TCMB Para Politikası Kurulu, Parasal sıkılaştırmanın enflasyon üzerindeki olumlu etkilerinin gözlenmeye başladığını bildirdi

TCMB Para Politikası Kurulu'nun 27 Temmuz 2017 tarihinde yaptığı toplantısının
tutanak özetleri yayınlandı.

 Kurulun değerlendirmeleri söyle:

Enflasyon Gelişmeleri
1. Haziran ayında tüketici fiyatları yüzde 0,27 oranında düşmüş ve yıllık enflasyon 0,82
puan azalarak yüzde 10,90 olmuştur. Bu dönemde gıda enflasyonu taze meyve-sebze
grubuna bağlı olarak gerilemiş, enerji yıllık enflasyonundaki yavaşlama sürmüştür.

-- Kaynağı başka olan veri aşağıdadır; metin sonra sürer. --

Context: an optimization exercise on an open-source flow, tuned for small area. The choices shown serve that exercise and are no tape-out recipe.
Function was checked by simulation only, so behaviour that the tests miss may differ from the original.
Power and IR drop assume default switching activity.

## lane_rx
module lane_rx (
    input  wire         clk,
    input  wire         rst,             
    input  wire         cdr_lock,        
    input  wire         rx_valid,
    input  wire [65:0]  rx_data,
    input  wire         descr_en,
    input  wire [15:0]  hunt_limit,      
    input  wire         match_en,
    input  wire         hdr_care,
    input  wire [1:0]   match_hdr,
    input  wire [63:0]  match_val,
    input  wire [63:0]  match_mask,
    input  wire [1:0]   prbs_sel,        
    input  wire [1:0]   start_mode,      
    input  wire [19:0]  cmp_count,       
    input  wire [63:0]  pmask,
    input  wire         burst,
    input  wire         cmp_event,
    output reg  [1:0]   lane_state,      
    output wire         block_lock,
    output reg          ev_lock,
    output reg          ev_lol,
    output reg          ev_hunt_slow,
    output reg          ev_match,
    output reg          ev_mismatch,
    output reg          ev_cmp_done,
    output reg          blk_valid,
    output reg  [1:0]   blk_hdr,
    output reg  [63:0]  blk_payload,
    output reg  [2:0]   cmp_result,
    output reg  [19:0]  blocks,
    output reg  [19:0]  block_errs,
    output reg  [23:0]  bit_errs,
    output reg  [19:0]  header_errs,
    output reg  [19:0]  first_err,
    output reg  [15:0]  lock_losses
);
Size: ~2800 cells after synthesis, ~470 flip-flops.
==> flow/config.mk <==
export PLATFORM = sky130hd
export DESIGN_NAME = lane_rx
export DESIGN_NICKNAME = lane_rx
export VERILOG_FILES = /design/flow/design.v
export SDC_FILE = /design/flow/constraint.sdc
export NUM_CORES = 4
export LEC_CHECK = 0
export CAP_MARGIN = 20
export CORE_MARGIN = 2
export CORE_UTILIZATION = 50
export GPL_TIMING_DRIVEN = 0
export SLEW_MARGIN = 20
==> flow/constraint.sdc <==
create_clock -name core_clock -period 18.0 [get_ports {clk}]
set_input_delay 3.6000 -clock core_clock [delete_from_list [all_inputs] [get_ports {clk}]]
set_output_delay 3.6000 -clock core_clock [all_outputs]
set_load 0.01 [all_outputs]
standard.sh (not shown) runs the stock make flow with config.mk's settings and CLKGATE_MAP_FILE= SYNTH_SCRIPT=/design/flow/synth_recipe.tcl, a recipe that flattens the netlist after the stock synthesis.
==> flow/flow/run.sh <==
#!/bin/bash
# Own layout flow: the standard ORFS flow (standard.sh) with three changes.
#  1. Synthesis is synth_recipe.tcl unchanged except that ABC maps the
#     combinational logic with flow/abc_area_nf.script (area-oriented &nf)
#     instead of ORFS's abc_area.script. Flip-flops are mapped before ABC, so
#     the registers, their names and cell types are the standard synthesis's.
#  2. Port buffers use the smallest buffer, sky130_fd_sc_hd__buf_1.
#  3. CTS inserts no dummy loads and builds the tree from clkbuf_4/clkbuf_8.
# Every tool's output goes to a log in this folder (make.log; ORFS's own
# per-step logs stay under orfs/logs).
set -euo pipefail
W=$PWD
sed "s#^source \$::env(SCRIPTS_DIR)/synth_preamble.tcl\$#&\nset abc_args [lreplace \$abc_args 1 1 $W/flow/abc_area_nf.script]#" \
    "$FLOW_HOME/scripts/synth.tcl" > "$W/own_synth_body.tcl"
grep -q "abc_area_nf.script" "$W/own_synth_body.tcl"
sed "s#^source \$::env(SCRIPTS_DIR)/synth.tcl\$#source $W/own_synth_body.tcl#" \
    "$W/synth_recipe.tcl" > "$W/own_synth.tcl"
grep -q "own_synth_body.tcl" "$W/own_synth.tcl"
sed "s#SYNTH_SCRIPT=[^ ]*#SYNTH_SCRIPT=$W/own_synth.tcl#" "$W/standard.sh" > "$W/own_standard.sh"
grep -q "SYNTH_SCRIPT=$W/own_synth.tcl" "$W/own_standard.sh"
export BUFFER_PORTS_ARGS="-buffer_cell sky130_fd_sc_hd__buf_1"
export CTS_ARGS="-sink_clustering_enable -repair_clock_nets -dont_use_dummy_load -buf_list {sky130_fd_sc_hd__clkbuf_4 sky130_fd_sc_hd__clkbuf_8} -sink_clustering_size 10 -sink_clustering_max_diameter 40"
bash "$W/own_standard.sh" > "$W/make.log" 2>&1
==> flow/flow/abc_area_nf.script <==
&get -n
&st
&dc2
&dch -f
&nf -a -F 5 -A 5
&put
topo
==> next run, changes <==
--- a/flow/flow/run.sh
+++ b/flow/flow/run.sh
@@ -8 +8 @@
-#  3. CTS inserts no dummy loads and builds the tree from clkbuf_4/clkbuf_8.
+#  3. CTS inserts no dummy loads and uses clkbuf_8 with smaller sink clusters.
@@ -22 +22 @@
-export CTS_ARGS="-sink_clustering_enable -repair_clock_nets -dont_use_dummy_load -buf_list {sky130_fd_sc_hd__clkbuf_4 sky130_fd_sc_hd__clkbuf_8} -sink_clustering_size 10 -sink_clustering_max_diameter 40"
+export CTS_ARGS="-sink_clustering_enable -repair_clock_nets -dont_use_dummy_load"
CORE_UTILIZATION = 65   (was 50)
GPL_TIMING_DRIVEN = not set   (was 0)
Outcome:
- global-route usage rose by 12 points
- final cell count decreases by 4.4%
- wire length climbs by 2.7%
- synthesized area is unchanged
- non-clock buffer count climbs by 11
==> next run, changes <==
--- a/flow/flow/run.sh
+++ b/flow/flow/run.sh
@@ -8 +8 @@
-#  3. CTS inserts no dummy loads and uses clkbuf_8 with smaller sink clusters.
+#  3. CTS inserts no dummy loads and builds the tree from clkbuf_8.
@@ -22 +22 @@
-export CTS_ARGS="-sink_clustering_enable -repair_clock_nets -dont_use_dummy_load"
+export CTS_ARGS="-sink_clustering_enable -repair_clock_nets -dont_use_dummy_load -buf_list {sky130_fd_sc_hd__clkbuf_8}"
CORE_UTILIZATION = 50   (was 65)
After rerunning: The new run produced a clean layout. Hold slack gets worse by 0.0049 ns. Flip-flop and latch count does not change. Clock-buffer cell count rose by 33.
==> next run, changes <==
--- a/flow/flow/run.sh
+++ b/flow/flow/run.sh
@@ -8,0 +9 @@
+#  4. Timing-driven global placement does not keep its resizer changes.
@@ -22 +23,2 @@
-export CTS_ARGS="-sink_clustering_enable -repair_clock_nets -dont_use_dummy_load -buf_list {sky130_fd_sc_hd__clkbuf_8}"
+export CTS_ARGS="-sink_clustering_enable -repair_clock_nets -dont_use_dummy_load -buf_list {sky130_fd_sc_hd__clkbuf_8} -sink_clustering_size 16 -sink_clustering_max_diameter 50"
+export GPL_KEEP_OVERFLOW=0
CORE_UTILIZATION = 45   (was 50)
The changed run finished clean.
Utilization fell by 5.6 points.
Combinational power barely changes.
Design area is about the same.
Clock skew went up by 0.014 ns.
Clock power shrinks by 23%.
Sequential cell count is unchanged.
Wire length is about the same.
Maximum frequency went down by 4.0%.
Power decreases by 7.2%.
Die area climbs by 11%.

P:
lane_rx again, from the RTL that the note above started with.
clock: 18.0 ns
lec_check: 0
cap_margin: 20
core_margin: 2
core_utilization: 50
gpl_timing_driven: 0
slew_margin: 20
==> flow/flow/run.sh <==
#!/bin/bash
# Own layout flow: the standard ORFS flow (standard.sh) with three changes.
#  1. Synthesis is synth_recipe.tcl unchanged except that ABC maps the
#     combinational logic with flow/abc_area_nf.script (area-oriented &nf)
#     instead of ORFS's abc_area.script. Flip-flops are mapped before ABC, so
#     the registers, their names and cell types are the standard synthesis's.
#  2. Port buffers use the smallest buffer, sky130_fd_sc_hd__buf_1.
#  3. CTS inserts no dummy loads and builds the tree from clkbuf_8.
# Every tool's output goes to a log in this folder (make.log; ORFS's own
# per-step logs stay under orfs/logs).
set -euo pipefail
W=$PWD
sed "s#^source \$::env(SCRIPTS_DIR)/synth_preamble.tcl\$#&\nset abc_args [lreplace \$abc_args 1 1 $W/flow/abc_area_nf.script]#" \
    "$FLOW_HOME/scripts/synth.tcl" > "$W/own_synth_body.tcl"
grep -q "abc_area_nf.script" "$W/own_synth_body.tcl"
sed "s#^source \$::env(SCRIPTS_DIR)/synth.tcl\$#source $W/own_synth_body.tcl#" \
    "$W/synth_recipe.tcl" > "$W/own_synth.tcl"
grep -q "own_synth_body.tcl" "$W/own_synth.tcl"
sed "s#SYNTH_SCRIPT=[^ ]*#SYNTH_SCRIPT=$W/own_synth.tcl#" "$W/standard.sh" > "$W/own_standard.sh"
grep -q "SYNTH_SCRIPT=$W/own_synth.tcl" "$W/own_standard.sh"
export BUFFER_PORTS_ARGS="-buffer_cell sky130_fd_sc_hd__buf_1"
export CTS_ARGS="-sink_clustering_enable -repair_clock_nets -dont_use_dummy_load -buf_list {sky130_fd_sc_hd__clkbuf_8} -sink_clustering_size 16 -sink_clustering_max_diameter 50"
bash "$W/own_standard.sh" > "$W/make.log" 2>&1
Scripts as last shown in full above: flow/flow/abc_area_nf.script
P reached the end of the flow, and the finished layout is clean on the timing, DRC and antenna checks.
diff inputs: P => Q
# P
export LEC_CHECK = 0
export CAP_MARGIN = 20
export CORE_MARGIN = 2
export CORE_UTILIZATION = 50
export GPL_TIMING_DRIVEN = 0
export SLEW_MARGIN = 20
create_clock -name core_clock -period 18.0 [get_ports {clk}]
# Q
export LEC_CHECK = 0
export CAP_MARGIN = 20
export CORE_MARGIN = 2
export CORE_UTILIZATION = 45
export SLEW_MARGIN = 20
create_clock -name core_clock -period 18.0 [get_ports {clk}]
## What came out
Going from P to Q, sequential share of power lost 0.7 points; power density over the cells +1.6 mW/mm^2; switching power of the nets increased 13 uW. Summary of Q over P: share of the core filled with cells in the final layout now sits lower, detailed-route wire length now sits higher, number of vias after detailed routing now sits at about the same level. Q vs P, clock network fraction of design power went up by 0.5 points.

Temel mal grubunda, Türk lirasındaki birikimli değer kaybının gecikmeli etkileri
sürerken yıllık enflasyon dayanıklı mal fiyatlarına bağlı olarak gerilemiştir. Bu
dönemde, giyim fiyatlarındaki yöntem değişikliğinden kaynaklanan geçici etkiler
arındırıldığında da enflasyonun ana eğiliminde bir iyileşme kaydedilmiştir.

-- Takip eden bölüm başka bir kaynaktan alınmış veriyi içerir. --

Source: an optimization exercise on an open RTL-to-GDS flow (aim: small area, a short achievable clock period and few clock cycles). Production flows keep margins and buffers that such runs may drop. The RTL was checked by simulation tests, not by an equivalence proof against the original design.

[design/flow/run.sh]
#!/bin/bash
# synth_recipe.tcl (not shown) runs the flow's synth.tcl, then flattens the netlist and writes it again
# the make line also repeats each setting of config.mk as NAME=value (left out here)
make -C /OpenROAD-flow-scripts/flow DESIGN_CONFIG=/design/flow/config.mk WORK_HOME=/design/flow/orfs CLKGATE_MAP_FILE= SYNTH_SCRIPT=/design/flow/synth_recipe.tcl finish
[design/flow/config.mk]
export PLATFORM = sky130hd
export DESIGN_NAME = shaper_slice
export DESIGN_NICKNAME = shaper_slice
export VERILOG_FILES = /design/flow/design.v
export SDC_FILE = /design/flow/constraint.sdc
export NUM_CORES = 4
export LEC_CHECK = 0
export CAP_MARGIN = 20
export CORE_MARGIN = 2
export CORE_UTILIZATION = 40
export PLACE_DENSITY = 0.6
export SLEW_MARGIN = 20
[design/flow/constraint.sdc]
create_clock -name core_clock -period 25.0 [get_ports {clk}]
set_input_delay 5.0000 -clock core_clock [delete_from_list [all_inputs] [get_ports {clk}]]
set_output_delay 5.0000 -clock core_clock [all_outputs]
set_load 0.01 [all_outputs]
[design/flow/design.v]
module shaper_slice (
    input  wire         clk,
    input  wire         rst,           
    input  wire [15:0]  ped_hi,
    input  wire [15:0]  ped_lo,
    input  wire         gr,
    input  wire [2:0]   nsec,
    input  wire [399:0] coef,          
    input  wire         emode,
    input  wire [4:0]   pick_idx,
    input  wire [15:0]  egain,
    input  wire [4:0]   eshift,
    input  wire [15:0]  zs_thr,
    input  wire         zs_trig,
    input  wire [2:0]   m_code,        
    input  wire [1:0]   k,             
    input  wire         s_valid,
    output wire         s_ready,
    input  wire [15:0]  s_word,
    input  wire [6:0]   s_tick,
    input  wire         s_last,
    input  wire [1:0]   s_status,
    input  wire         s_clr,
    input  wire         s_cal,
    input  wire         s_test,
    output reg          r_valid,
    output reg  [31:0]  r_word
);
    localparam S_IDLE = 3'd0, S_FILT = 3'd1, S_FIN1 = 3'd2, S_FIN2 = 3'd3, S_FIN3 = 3'd4, S_FIN4 = 3'd5;
    reg [2:0] state;
    reg [1:0] sec;
    reg signed [23:0] sx1 [0:3];
    reg signed [23:0] sx2 [0:3];
    reg signed [23:0] sy1 [0:3];
    reg signed [23:0] sy2 [0:3];
    reg signed [23:0] last_y;          
    reg               last_ok;
    reg [2:0]         wake_left;
    reg               in_xing;         
    reg               x_last;          
    reg [5:0]         x_n;             
    reg signed [23:0] x_cur;           
    reg [6:0]         x_tick;          
    reg               f_sat, f_susp, f_cal, f_test;
    reg signed [23:0] prev_y;          
    reg               prev_ok;
    reg signed [23:0] sel_y;           
    reg [6:0]         sel_tick;
    reg signed [23:0] sel_a;           
    reg               sel_a_ok;
    reg signed [23:0] sel_c;           
    reg               sel_c_ok;
    reg [5:0]         sel_n;           
    reg [15:0]        fin_e;
    reg               fin_esat;
    reg               fin_tval;
    reg signed [5:0]  fin_x16;
    reg [31:0]        fin_qnum;
    reg [31:0]        fin_qden;
    reg signed [15:0] fin_p;
    reg               fin_nneg;        
    integer i;
    wire               g_rng = s_word[15];
    wire signed [17:0] d_val = $signed({2'b00, s_word[13:0], 2'b00})
                               - $signed({2'b00, (g_rng ? ped_lo : ped_hi)});
    wire signed [23:0] m_val = !g_rng ? {{6{d_val[17]}}, d_val}
                             : (gr ? {{2{d_val[17]}}, d_val, 4'b0} : {{3{d_val[17]}}, d_val, 3'b0});
    wire signed [19:0] cb0 = coef[100*sec +  0 +: 20];
    wire signed [19:0] cb1 = coef[100*sec + 20 +: 20];
    wire signed [19:0] cb2 = coef[100*sec + 40 +: 20];
    wire signed [19:0] ca1 = coef[100*sec + 60 +: 20];
    wire signed [19:0] ca2 = coef[100*sec + 80 +: 20];
    wire signed [47:0] acc = cb0 * x_cur + cb1 * sx1[sec] + cb2 * sx2[sec]
                           - ca1 * sy1[sec] - ca2 * sy2[sec];
    wire signed [47:0] acc_r = (acc + 48'sd32768) >>> 16;
    wire               y_hi = acc_r > 48'sd8388607;
    wire               y_lo = acc_r < -48'sd8388608;
    wire signed [23:0] y_sec = y_hi ? 24'sh7FFFFF : y_lo ? -24'sh800000 : acc_r[23:0];
    wire               out_now = (state == S_FILT) && ({1'b0, sec} == nsec - 3'd1);
    wire               rec_now = (state == S_FILT) && (nsec == 3'd0 || out_now);
    wire signed [23:0] rec_y   = (nsec == 3'd0) ? x_cur : y_sec;
    wire signed [40:0] e_prod = sel_y * $signed({1'b0, egain});
    wire signed [40:0] e_rnd  = (eshift == 5'd0) ? 41'sd0 : (41'sd1 <<< (eshift - 5'd1));
    wire signed [40:0] e_sh   = (e_prod + e_rnd) >>> eshift;
    wire               e_neg  = e_sh < 0;
    wire               e_big  = e_sh > 41'sd65535;
    wire [15:0]        e_val  = e_neg ? 16'd0 : e_big ? 16'hFFFF : e_sh[15:0];
    wire               tval_c = emode && sel_c_ok && sel_a_ok && (sel_a < sel_y);
    wire signed [25:0] num = ($signed({{2{sel_a[23]}}, sel_a}) - $signed({{2{sel_c[23]}}, sel_c}));
    wire signed [26:0] den = $signed({{3{sel_a[23]}}, sel_a}) - ($signed({{3{sel_y[23]}}, sel_y}) <<< 1)
                           + $signed({{3{sel_c[23]}}, sel_c});
    wire [26:0]        num_abs = num[25] ? -{num[25], num} : {num[25], num};
    wire [26:0]        den_abs = -den;
    wire [31:0]        q_num = {1'b0, num_abs, 4'b0} + {5'b0, den_abs};    
    wire [31:0]        q_den = {4'b0, den_abs, 1'b0};                       
    reg  [31:0]        q_rem;
    reg  [3:0]         x16_mag;
    integer j;
    always @(*) begin
        q_rem = fin_qnum;
        for (j = 3; j >= 0; j = j - 1) begin
            if (q_rem >= (fin_qden << j)) begin
                q_rem      = q_rem - (fin_qden << j);
                x16_mag[j] = 1'b1;
            end else begin
                x16_mag[j] = 1'b0;
            end
        end
    end
    wire signed [5:0]  x16 = !fin_nneg ? -$signed({2'b00, x16_mag}) : $signed({2'b00, x16_mag});
    wire signed [5:0]  x16_u = x16;
    wire signed [15:0] p_pos = $signed({5'b0, sel_tick, 4'b0})
                             + (fin_tval ? ($signed(fin_x16) * $signed({1'b0, 6'd32 >> k})) : 16'sd0);
    wire [11:0]        p_u = fin_p[11:0];
    reg  [11:0]        t_div;
    always @(*) begin
        case (m_code)
            3'd0:    t_div = p_u / 12'd8;
            3'd1:    t_div = p_u / 12'd12;
            3'd2:    t_div = p_u / 12'd16;
            3'd3:    t_div = p_u / 12'd24;
            default: t_div = p_u / 12'd32;
        endcase
    end
    wire [5:0] t_val = fin_p[15] ? 6'd0 : (t_div > 12'd63) ? 6'd63 : t_div[5:0];
    assign s_ready = (state == S_IDLE);
    wire   take = s_valid && s_ready;
    always @(posedge clk) begin
        r_valid <= 1'b0;
        if (rst) begin
            state     <= S_IDLE;
            sec       <= 2'd0;
            in_xing   <= 1'b0;
            last_ok   <= 1'b0;
            last_y    <= 24'sd0;
            wake_left <= 3'd4;
            for (i = 0; i < 4; i = i + 1) begin
                sx1[i] <= 24'sd0; sx2[i] <= 24'sd0; sy1[i] <= 24'sd0; sy2[i] <= 24'sd0;
            end
            r_word    <= 32'd0;
        end else begin
            case (state)
            S_IDLE: if (take) begin
                if (!in_xing) begin
                    x_n    <= 6'd0;
                    f_sat  <= 1'b0;
                    f_susp <= 1'b0;
                    f_cal  <= 1'b0;
                    f_test <= 1'b0;
                end
                if (s_status != 2'd0) begin
                    for (i = 0; i < 4; i = i + 1) begin
                        sx1[i] <= 24'sd0; sx2[i] <= 24'sd0; sy1[i] <= 24'sd0; sy2[i] <= 24'sd0;
                    end
                    last_ok   <= 1'b0;
                    wake_left <= 3'd4;
                    in_xing   <= 1'b0;
                    r_valid   <= 1'b1;
                    r_word    <= (s_status == 2'd1) ? 32'h0000_0100
                               : (s_status == 2'd2) ? 32'h0000_0200 : 32'h0;
                end else begin
                    in_xing <= !s_last;
                    x_last  <= s_last;
                    x_tick  <= s_tick;
                    f_susp  <= (in_xing ? f_susp : 1'b0) | s_word[14];
                    f_cal   <= (in_xing ? f_cal  : 1'b0) | s_cal;
                    f_test  <= (in_xing ? f_test : 1'b0) | s_test;
                    if (!in_xing) begin
                        if (s_clr) begin
                            prev_ok   <= 1'b0;
                            wake_left <= 3'd4;
                        end else begin
                            prev_y    <= last_y;
                            prev_ok   <= last_ok;
                        end
                    end
                    for (i = 0; i < 4; i = i + 1)
                        if ((!in_xing && s_clr) || i >= nsec) begin
                            sx1[i] <= 24'sd0; sx2[i] <= 24'sd0; sy1[i] <= 24'sd0; sy2[i] <= 24'sd0;
                        end
                    x_cur <= m_val;
                    sec   <= 2'd0;
                    state <= S_FILT;
                end
            end
            S_FILT: begin
                if (nsec != 3'd0) begin
                    sx1[sec] <= x_cur;
                    sx2[sec] <= sx1[sec];
                    sy1[sec] <= y_sec;
                    sy2[sec] <= sy1[sec];
                    if (y_hi || y_lo) f_sat <= 1'b1;
                    x_cur <= y_sec;
                    sec   <= sec + 2'd1;
                end
                if (rec_now) begin
                    if (!emode) begin
                        if (x_n <= {1'b0, pick_idx}) begin
                            sel_y    <= rec_y;
                            sel_tick <= x_tick;
                        end
                        sel_a_ok <= 1'b0;
                        sel_c_ok <= 1'b0;
                    end else if (x_n == 6'd0 || rec_y > sel_y) begin
                        sel_y    <= rec_y;
                        sel_tick <= x_tick;
                        sel_n    <= x_n;
                        sel_a    <= prev_y;
                        sel_a_ok <= prev_ok;
                        sel_c_ok <= 1'b0;
                    end else if (!sel_c_ok && x_n == sel_n + 6'd1) begin
                        sel_c    <= rec_y;
                        sel_c_ok <= 1'b1;
                    end
                    prev_y  <= rec_y;
                    prev_ok <= 1'b1;
                    x_n     <= x_n + 6'd1;
                    state   <= x_last ? S_FIN1 : S_IDLE;
                end
            end
            S_FIN1: begin
                last_y   <= prev_y;
                last_ok  <= 1'b1;
                fin_e    <= e_val;
                fin_esat <= e_big;
                fin_tval <= tval_c;
                fin_qnum <= q_num;
                fin_qden <= q_den;
                fin_nneg <= num[25];
                state    <= S_FIN2;
            end
            S_FIN2: begin
                fin_x16 <= x16_u;
                state   <= S_FIN3;
            end
            S_FIN3: begin
                fin_p   <= p_pos;
                state   <= S_FIN4;
            end
            S_FIN4: begin
                r_valid   <= 1'b1;
                r_word    <= { (zs_trig && fin_e < zs_thr) ? 16'd0 : fin_e,
                               (zs_trig && fin_e < zs_thr) ? 6'd0 : t_val,
                               2'b00, f_cal, f_test, f_susp, f_sat | fin_esat,
                               wake_left != 3'd0, 1'b0, fin_e >= zs_thr, fin_tval };
                if (wake_left != 3'd0) wake_left <= wake_left - 3'd1;
                state     <= S_IDLE;
            end
            default: state <= S_IDLE;
            endcase
        end
    end
endmodule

2. Haziran ayında gıda ve alkolsüz içecekler grubunda yıllık enflasyon 2,57 puan düşüş
ile yüzde 14,34 olmuştur. Bu gelişmede taze meyve-sebze grubu enflasyonundaki
baz etkisi kaynaklı düşüş belirleyici olmuştur. Diğer taraftan, taze meyve-sebze dışı
gıda enflasyonundaki yükseliş eğilimi devam etmiş, bu grupta özellikle kırmızı et
fiyatlarındaki artışlar dikkat çekmiştir. Temmuz ayına ilişkin öncü göstergeler
işlenmemiş gıdadaki baz etkisine bağlı olarak gıda yıllık enflasyonundaki düşüşün
devam edeceğine işaret etmektedir. Enerji yıllık enflasyonundaki aşağı yönlü seyir ise
döviz kuru ve petrol fiyatlarındaki görünümle birlikte Haziran ayında da sürmüştür.
Ancak, yakın dönem gelişmelerine bağlı olarak enerji enflasyonunun Temmuz ayında
bir miktar yükselmesi beklenmektedir.
3. Hizmet grubu fiyatları Haziran ayında yüzde 0,53 oranında artmış, grup yıllık
enflasyonu 0,12 puan yükselerek yüzde 9,18 olmuştur. Hizmet enflasyonu, akaryakıt
fiyatlarındaki artışın gecikmeli yansımalarının görüldüğü ulaştırma hizmetlerinin yanı
sıra başta kırmızı et olmak üzere gıda enflasyonunda kaydedilen yükselişin dolaylı
etkilerinin hissedildiği yemek hizmetleri kanalıyla artış göstermiştir. Hizmet
enflasyonu üzerinde döviz kuru, akaryakıt ve gıda fiyatlarından kaynaklanan maliyet
artışlarının yanı sıra genel enflasyona endeksleme davranışının etkileri de
hissedilmektedir.
4. Temel mal grubu yıllık enflasyonu Haziran ayında 0,51 puan azalarak yüzde 9,20’ye
gerilemiştir. Bu düşüşte, Türk lirasının son dönemdeki seyrine bağlı olarak dayanıklı
mal grubu fiyatları belirleyici olmuştur. Giyim grubu yıllık enflasyonu ise bu dönemde
nispeten yatay seyretmiştir. Giyim ve dayanıklı dışı temel mallarda ise aylık fiyat
artışları yavaşlamakla birlikte Türk lirasındaki birikimli değer kaybının gecikmeli
etkilerine bağlı olarak grup yıllık enflasyonu yüksek seviyesini korumuştur.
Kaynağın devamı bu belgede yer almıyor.